There is plenty to look for. Wixted said food preparation staff must know safe cooking temperatures for foods such as chicken and pork; they must know the safe cooking number for ground beef is 158 degrees, which mean waiters and waitresses can no longer offer diners rare or medium hamburgers — 158 degrees means well done.

“Restaurants are not even supposed to give you that choice,” Wixted said. “They’re supposed to cook it well done.”

The course will also tell food service workers the right ways to sanitize kitchens and machinery, ways to avoid food contamination, safe ways to cool foods and proper ways to accept food from suppliers, among other topics.

“You cannot accepted a dented can, a rusty can, a can missing a label,” Wixted said. “You’d be surprised at what some vendors will try to pass off.”

Chefs and cooking assistants must follow procedures to avoid cross-contamination of foods. For example, Wixted said, if raw chicken is being prepared on a cutting board, the board must be properly sanitized before another food, like lettuce, is prepared on the same surface.

Brad Rosenstein, president of Jack’s Oyster House in downtown Albany, said the legislation has been welcomed by the New York State Restaurant Association.

“We actually supported having at least one individual in the kitchen that was ‘ServSafe’ certified,” said Rosenstein, chairman of the board for the 8,000-member association. “Most of the culinary schools, when the kids get out, they are ‘ServSafe’ certified.
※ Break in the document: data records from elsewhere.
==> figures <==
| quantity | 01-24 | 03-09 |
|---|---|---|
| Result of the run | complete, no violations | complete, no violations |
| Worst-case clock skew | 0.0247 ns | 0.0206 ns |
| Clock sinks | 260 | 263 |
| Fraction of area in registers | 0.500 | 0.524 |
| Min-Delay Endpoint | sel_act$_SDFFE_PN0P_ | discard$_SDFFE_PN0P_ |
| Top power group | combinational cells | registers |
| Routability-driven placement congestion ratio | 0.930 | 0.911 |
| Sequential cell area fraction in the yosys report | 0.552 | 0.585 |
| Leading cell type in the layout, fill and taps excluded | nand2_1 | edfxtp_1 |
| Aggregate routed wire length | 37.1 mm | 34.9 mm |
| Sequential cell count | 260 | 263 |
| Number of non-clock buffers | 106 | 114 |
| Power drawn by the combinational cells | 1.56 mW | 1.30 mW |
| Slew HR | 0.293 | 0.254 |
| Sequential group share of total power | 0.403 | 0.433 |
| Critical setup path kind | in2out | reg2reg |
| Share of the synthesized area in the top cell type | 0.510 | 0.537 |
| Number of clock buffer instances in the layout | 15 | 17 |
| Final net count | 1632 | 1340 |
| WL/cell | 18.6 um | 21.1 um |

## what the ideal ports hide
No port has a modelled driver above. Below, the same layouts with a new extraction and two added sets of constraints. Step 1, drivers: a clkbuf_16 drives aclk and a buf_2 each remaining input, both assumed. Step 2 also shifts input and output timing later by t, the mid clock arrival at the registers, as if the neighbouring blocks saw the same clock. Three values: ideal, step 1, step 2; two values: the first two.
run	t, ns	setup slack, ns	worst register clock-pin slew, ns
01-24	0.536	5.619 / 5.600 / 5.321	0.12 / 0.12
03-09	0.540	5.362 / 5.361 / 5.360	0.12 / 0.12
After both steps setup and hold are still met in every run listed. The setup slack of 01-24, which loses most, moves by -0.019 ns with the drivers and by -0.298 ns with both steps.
This is an optimization exercise on Yosys and OpenROAD, whose aim is small area, not a production implementation.
Function was checked by simulation only, so behaviour that the tests miss may differ from the original.
Power and IR drop assume default switching activity.

== lane 1 ==
Design adxl345_reader, start of the top module:
module adxl345_reader (
    input  logic                  CLK,
    input  logic                  RESET,
    input  adxl_pkg::word_addr_t  raddr,
    output logic [31:0]           rdata,
    input  logic [6:0]            i2c_address,
    input  logic                  interval_enable,
    input  logic [31:0]           interval_cycles,
    input  logic                  single_request,
    output logic                  single_done,
    output adxl_pkg::byte_t       m_axis_tdata,
    output logic [7:0]            m_axis_tuser,
    output logic                  m_axis_tvalid,
    output logic                  m_axis_tlast,
    input  logic                  m_axis_tready,
    input  adxl_pkg::byte_t       s_axis_tdata,
    input  logic                  s_axis_tvalid,
    input  logic                  s_axis_tlast,
    output logic                  s_axis_tready
);
    localparam int NB = 58;
    logic tv, s1, s0;
    logic st_len, st_ptr, st_read, st_rx;
    logic busy, seq_idle, rx_fire;
    assign st_len        = tv & ~s0;
    assign st_ptr        = tv & s0 & ~s1;
    assign st_read       = tv & s1;
    assign st_rx         = ~tv & s1;
    assign busy          = tv | s1 | s0;      
  ...
Size in the first run: about 530 flip-flops, roughly 110 I/O pins, ~19,000 sq um of cells after synthesis.
Settings: LEC_CHECK=0, CAP_MARGIN=20, CORE_MARGIN=2, CORE_UTILIZATION=55, PLACE_DENSITY=0.7, SLEW_MARGIN=20; clock period 10.0 ns.
standard.sh (not shown) runs the stock make flow with config.mk's settings and CLKGATE_MAP_FILE= SYNTH_SCRIPT=/design/flow/synth_recipe.tcl, a recipe that flattens the netlist after the stock synthesis.
==> flow/flow/run.sh <==
#!/bin/bash
# Layout flow: the standard flow (standard.sh) with
#  - a gate-level read multiplexer and an area-oriented ABC mapping in
#    synthesis (flow/synth.tcl); registers are
#    mapped before ABC, so they are the standard synthesis's, and
#    match_names.py gives them the standard synthesis's instance names;
#  - the smallest buffer on the ports;
#  - a clock tree of small (clkbuf_4) leaf buffers without dummy loads.
set -euo pipefail
W=$(pwd)
R=$W/orfs/results/$FLOW_PLATFORM/adxl345_reader/base
KNOBS=(
  BUFFER_PORTS_ARGS="-buffer_cell sky130_fd_sc_hd__buf_1"
  CTS_ARGS="-sink_clustering_enable -repair_clock_nets -sink_clustering_size 11 -sink_clustering_max_diameter 45 -buf_list sky130_fd_sc_hd__clkbuf_4 -dont_use_dummy_load"
)
# standard synthesis, kept for its register names
bash standard.sh synth > "$W/std_synth.log" 2>&1
cp "$R/1_2_yosys.v" "$W/std_synth.v"
rm -f "$R/1_2_yosys.v" "$R/1_synth.odb" "$R/1_synth.sdc"
# area-oriented synthesis
bash standard.sh SYNTH_SCRIPT="$W/flow/synth.tcl" "${KNOBS[@]}" "$R/1_2_yosys.v" > "$W/area_synth.log" 2>&1
python3 "$W/flow/match_names.py" "$W/std_synth.v" "$R/1_2_yosys.v" > "$W/match_names.log" 2>&1
bash standard.sh SYNTH_SCRIPT="$W/flow/synth.tcl" "${KNOBS[@]}" finish > "$W/standard.log" 2>&1
==> flow/flow/gen_rdmux.py <==
#!/usr/bin/env python3
"""Write a gate-level adxl_host_read (the bank's read multiplexer) to the file
given as argument. Same ports and function as rtl/adxl_host_read.sv; the
per-bit AND-OR is built from a222oi/a22oi, and3 and a31oi cells, and the
word predecode and lane masks are left as plain logic for ABC to map; the
15 word selects are and2_4 cells, strong enough for their 16 or 32 loads.

Per output bit b of lane l, over the words w holding byte 4w+l (< 58):
  t_g  = a222oi of three (sel[w] & byte bit) terms (a22oi for a group of 2)
  u    = and3(t_0, t_1, t_2)
  bit  = a31oi(u, t_3, t_4, nok[l]) = ok[l] & !(t_0 & ... & t_4)
"""
import sys

NB = 58
P = 'sky130_fd_sc_hd__'
out = []
o = out.append
o('module adxl_host_read (')
o('    input  [3:0]   raddr_q,')
o('    input  [5:0]   hw,')
o('    input          rst_q,')
o('    input  [463:0] mem_flat,')
o('    output [31:0]  rdata')
o(');')
o('    wire [3:0] nok;')
o('    wire w_lt = raddr_q < hw[5:2];')
o('    wire w_eq = raddr_q == hw[5:2];')
for l in range(4):
    o('    assign nok[%d] = !(!rst_q && (w_lt || (w_eq && (2\'d%d < hw[1:0]))));' % (l, l))
o('    wire [3:0] lo, hi;')
for i in range(4):
    o('    assign lo[%d] = (raddr_q[1:0] == 2\'d%d);' % (i, i))
    o('    assign hi[%d] = (raddr_q[3:2] == 2\'d%d);' % (i, i))
# each word select drives 16 or 32 cell inputs: a strong and2
o('    wire [14:0] sel;')
for w in range(15):
    o('    %sand2_4 sel_%d (.A(hi[%d]), .B(lo[%d]), .X(sel[%d]));' % (P, w, w >> 2, w & 3, w))
for l in range(4):
    for b in range(8):
        n = 'l%db%d' % (l, b)
        words = [w for w in range(15) if 4 * w + l < NB]
        groups = [words[i:i + 3] for i in range(0, len(words), 3)]
        assert len(groups) == 5
        ts = []
        for gi, g in enumerate(groups):
            t = '%s_t%d' % (n, gi)
            ts.append(t)
            o('    wire %s;' % t)
            pins = []
            for k, w in enumerate(g):
                a = 'ABC'[k]
                pins.append('.%s1(sel[%d])' % (a, w))
                pins.append('.%s2(mem_flat[%d])' % (a, 8 * (4 * w + l) + b))
            cell = 'a222oi_1' if len(g) == 3 else 'a22oi_1'
            o('    %s%s %s_g%d (%s, .Y(%s));' % (P, cell, n, gi, ', '.join(pins), t))
        o('    wire %s_u;' % n)
        o('    %sand3_1 %s_a (.A(%s), .B(%s), .C(%s), .X(%s_u));' % (P, n, ts[0], ts[1], ts[2], n))
        o('    %sa31oi_1 %s_o (.A1(%s_u), .A2(%s), .A3(%s), .B1(nok[%d]), .Y(rdata[%d]));'
          % (P, n, n, ts[3], ts[4], l, 8 * l + b))
o('endmodule')
open(sys.argv[1], 'w').write('\n'.join(out) + '\n')
Other scripts of this flow, unchanged in this note and not shown: flow/flow/match_names.py, flow/flow/synth.tcl
Input-level comparison between lane 2 and lane 1:
-- flow/flow/run.sh --
<<< lane 1, line 12
KNOBS=(
  BUFFER_PORTS_ARGS="-buffer_cell sky130_fd_sc_hd__buf_1"
  CTS_ARGS="-sink_clustering_enable -repair_clock_nets -sink_clustering_size 11 -sink_clustering_max_diameter 45 -buf_list sky130_fd_sc_hd__clkbuf_4 -dont_use_dummy_load"
)
# standard synthesis, kept for its register names
>>> lane 2, line 12
KNOBS=(
  BUFFER_PORTS_ARGS="-buffer_cell sky130_fd_sc_hd__buf_1"
  CTS_ARGS="-sink_clustering_enable -repair_clock_nets -sink_clustering_size 11 -sink_clustering_max_diameter 45 -buf_list sky130_fd_sc_hd__clkbuf_4 -root_buf sky130_fd_sc_hd__clkbuf_8 -dont_use_dummy_load"
)
# standard synthesis, kept for its register names
Results
Lane 1 completed; timing, DRC and antenna clean
Lane 2 reached the final stage; the timing, DRC and antenna checks on its layout passed.
Detailed-route wire length on metal 1 on lane 2 is up relative to lane 1.
Compared with lane 1, routed wire length on met3 in lane 2 decreased slightly.
Switching part of the total delta (lane 2 -> lane 1): insignificant
Lane 2 vs lane 1 — fmax climbed by a few percent
Of lane 2 and lane 1, it is lane 2 that has the higher clock network fraction of total power.
Compared lane 1 against lane 2; final-layout worst hold slack within noise.
Status: via count parity (lane 1, lane 2)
We feel that it’s important not only for sanitation, but to train and direct the other individuals in the kitchen.”

Rosenstein added any restaurant that works on a reasonably high level has at least one staff member who has the sanitation and safe food prep training.

“Everyone in our kitchen is ‘ServSafe’ certified,” Rosenstein said. “It’s one of the questions I ask when I interview chefs, is whether they’ve been certified, because it’s important.”

Other restaurateurs in the area said they were not aware of the new legislation.

“We have not been told about it, not that I’m aware of,” said Eli Nahass, manager of Schenectady’s Fireside Pizzeria and Sandwich Pub. “It’s the law, so we’ve got to do it.”

Lou Gregory, owner of Gershon’s Deli and Caterers in Schenectady, also had not heard about the required seminars. He said his staff has received food safety training in the past, and has no problem sending an employee for a day-long seminar.

“It’s not a bad idea,” he said. “I think we all have to be brought up to a certain point … you’re dealing with public health.”

Wixted sees sanitation violations whenever he visits a restaurant.

“I’ve seen this in diners where waitresses will stack three coffee cups [and saucers] on top of each other and then bring them to the table,” he said. “That’s contamination because who knows what’s on the bottom of that saucer?”

Ice can be another problem.

“Ice is considered to be a ready-to-eat food,” he said. “When it goes into a drink, you cannot take that glass and scoop it through, you cannot use your hands and put it in the glass. You need an ice scoop to dispense the ice.”

People who successfully complete the course exam will receive a five-year certification for handling food. Wixted said restaurants and other food establishments must send representatives or risk consequences.

“If the inspectors come and they don’t have their certification, whatever fines they have or whatever penalties they have, they’re going to face the music,” he said.